Having accessed to the hyperparameters values, we can perform whatever learning algorithm one prefers and 
evaluate the associated training score, that will be used as _objective value_ to finish the _trial_ instance.
This is done with a new GET request referring to the same optimization session (again, `'optunapi-test'` in the path) 
and passing `TRIAL_ID` and `SCORE` as query parameters:

```Python
import requests

HOST = 'http://127.0.0.1:8000'

send_score = requests.get (HOST + '/optunapi/score/optunapi-test?trial_id=TRIAL_ID&score=SCORE')
score_req  = send_score.json()

BEST_TRIAL_ID = score_req ['best_score_id']
BEST_PARAMS   = score_req [ 'best_params' ]
```

Each running client allows to refine the search for minima performed by the Optuna algorithms, focusing 
on smaller and smaller space portion and enhancing the mapping of the hyperparameters space.

## Securing HTTP requests

OptunAPI is designed to be used within a VPN not directly opened to the public Internet.
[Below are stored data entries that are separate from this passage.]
From an optimization exercise on the open Yosys and OpenROAD flow, aimed at small area and a short achievable clock period; shortcuts taken in it are not production practice. Where RTL was checked, it was by simulation tests only, not by an equivalence proof against the original.

== alpha ==
// cordic
module cordic (
    input  wire        clk,
    input  wire        rst,
    input  wire        valid_i,
    input  wire signed [16:0] x_i,
    input  wire signed [16:0] y_i,
    output wire        valid_o,
    output wire signed [16:0] x_o,
    output wire signed [16:0] y_o
    );
clock: 4.6 ns
lec_check: 0
cap_margin: 20
core_margin: 2
core_utilization: 40
setup_slack_margin: 1.5
slew_margin: 20
run.sh (not shown) runs the stock make flow with config.mk's settings and CLKGATE_MAP_FILE= SYNTH_SCRIPT=/design/flow/synth_recipe.tcl, a recipe that flattens the netlist after the stock synthesis.
Per the final summary, alpha finished and its layout is clean on timing, DRC and antenna.
Changes in beta relative to alpha:
# alpha
export LEC_CHECK = 0
export CAP_MARGIN = 20
export CORE_MARGIN = 2
export CORE_UTILIZATION = 40
export SETUP_SLACK_MARGIN = 1.5
export SLEW_MARGIN = 20
create_clock -name core_clock -period 4.6 [get_ports {clk}]
# beta
export LEC_CHECK = 0
export ABC_AREA = 1
export CAP_MARGIN = 20
export CORE_MARGIN = 2
export CORE_UTILIZATION = 40
export CTS_CLUSTER_DIAMETER = 120
export CTS_CLUSTER_SIZE = 20
export SETUP_SLACK_MARGIN = 2.0
export SLEW_MARGIN = 20
create_clock -name core_clock -period 4.6 [get_ports {clk}]
==> flow/flow/run.sh (new file) <==
#!/bin/bash
# The standard layout (standard.sh: ORFS from synthesis to the final layout), with one change:
# ADDER_MAP_FILE is empty, so ORFS's synthesis skips Yosys's full/half adder extraction and abc maps
# the adders' logic like the rest. Everything else, including the registers, is the standard flow.
set -euo pipefail
cd "$(dirname "$0")/.."
export ADDER_MAP_FILE=
bash standard.sh > standard.log 2>&1
==> flow/standard.sh (new file) <==
#!/bin/bash
# synth_recipe.tcl (not shown) runs the flow's synth.tcl, then flattens the netlist and writes it again
# the make line also repeats each setting of config.mk as NAME=value (left out here)
make -C /OpenROAD-flow-scripts/flow DESIGN_CONFIG=/design/flow/config.mk WORK_HOME=/design/flow/orfs CLKGATE_MAP_FILE= SYNTH_SCRIPT=/design/flow/synth_recipe.tcl "${@:-finish}"
removed: flow/run.sh
### Flow results
The met3 track demand over resource in global routing in beta sits 0.29 points below the value recorded for alpha. Summary of beta over alpha: share of cell area taken by multi-input logic gates went down, buffer count excluding the clock tree in the final layout went down, critical path depth went up. Re final wirelength: alpha was lower than beta. beta vs alpha on CTS buffer count: beta is the lower one.
Modified inputs, gamma compared to beta
# beta
export LEC_CHECK = 0
export ABC_AREA = 1
export CAP_MARGIN = 20
export CORE_MARGIN = 2
export CORE_UTILIZATION = 40
export CTS_CLUSTER_DIAMETER = 120
export CTS_CLUSTER_SIZE = 20
export SETUP_SLACK_MARGIN = 2.0
export SLEW_MARGIN = 20
create_clock -name core_clock -period 4.6 [get_ports {clk}]
# gamma
export LEC_CHECK = 0
export ABC_AREA = 1
export CAP_MARGIN = 20
export CORE_MARGIN = 2
export CORE_UTILIZATION = 40
export SETUP_SLACK_MARGIN = 2.0
export SLEW_MARGIN = 20
create_clock -name core_clock -period 4.6 [get_ports {clk}]
Results
Final hold slack: beta vs gamma, no meaningful difference. Run comparison: gamma termination of the worst setup path x_o[12]; beta termination of the worst setup path rx_a[15]$_DFF_P_. Measured against each other, gamma and beta differ in count of cell instances traversed by the critical path, the lower figure coming from gamma. gamma — fraction of area in registers 1.0 points lower, beta as reference. From beta to gamma the numbers moved as follows: average wire per standard cell went down, global-route usage went up, final critical-path setup slack went down. Across both runs, transition time at the pin with the least slew margin was lower for gamma than for beta. gamma and beta all finish clean. Compared with beta, gamma shows a higher fraction of the cycle the final worst path needs.
Function was not checked in any run of this note: the RTL went through the layout flow alone.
On the other hand, 
opening the Optuna-server to Internet allows to exploit easily a wide variety of computing resources, from 
on-premises machines to instances deriving from different cloud computing services (AWS, Azure, GCP, etc.).
Such design raises a security issue since anyone can submit a request to the server or catch its response, 
opening the system to cyberattack.

A possible solution to this issue relies on the SSH protocol. The idea is to set up the Optuna-server
as a _private server_ (from the perspective of `REMOTE SERVER`) not directly visible from the outside 
(`LOCAL CLIENT`’s perspective). This configuration, schematically represented in the sketch below, 
allows a _local client_ to still access the _private server_ passing through the _remote server_ 
authenticating with SSH credentials. 

```
    ----------------------------------------------------------------------

                                |
    -------------+              |    +----------+               +---------
        LOCAL    |              |    |  REMOTE  |               | PRIVATE
        CLIENT   | <== SSH ========> |  SERVER  | <== local ==> | SERVER
    -------------+              |    +----------+               +---------
                                |
                             FIREWALL (only port 22 is open)

    ----------------------------------------------------------------------
```

OptunAPI provides a very simple implementation of this scheme: 
[`optunapi/tests/secured_client.py`](https://github.com/mbarbetti/optunapi/blob/main/tests/secured_client.py).
It is based on [sshtunnel](https://github.com/pahaz/sshtunnel/) and allows to submit a HTTP request to the
_private server_ after having specifying our SSH credentials (`ssh_username`, `ssh_pkey`).

```Python
import sshtunnel
import requests

with sshtunnel.open_tunnel (
  (REMOTE_SERVER_IP, 22),
  ssh_username = 'mbarbetti',
  ssh_pkey = '/home/mbarbetti/.ssh/id_rsa',
  remote_bind_address = (PRIVATE_SERVER_IP, PRIVATE_SERVER_PORT),
  local_bind_address  = ('127.0.0.1', 10022)
) as tunnel:
  ping_server = requests.get ('http://localhost:10022/optunapi/ping')
  ping_msg = ping_server.json()
  print (ping_msg)
```

<details markdown="1">
<summary>How to run the server in this case?</summary>

In this configuration the Optuna-server acts as _private server_, 
then its IP and port are the ones declared within the `with` statement:

```
$ uvicorn server:optunapi --host PRIVATE_SERVER_IP --port PRIVATE_SERVER_PORT
```
</details>

## License

This project is licensed under the terms of the MIT license.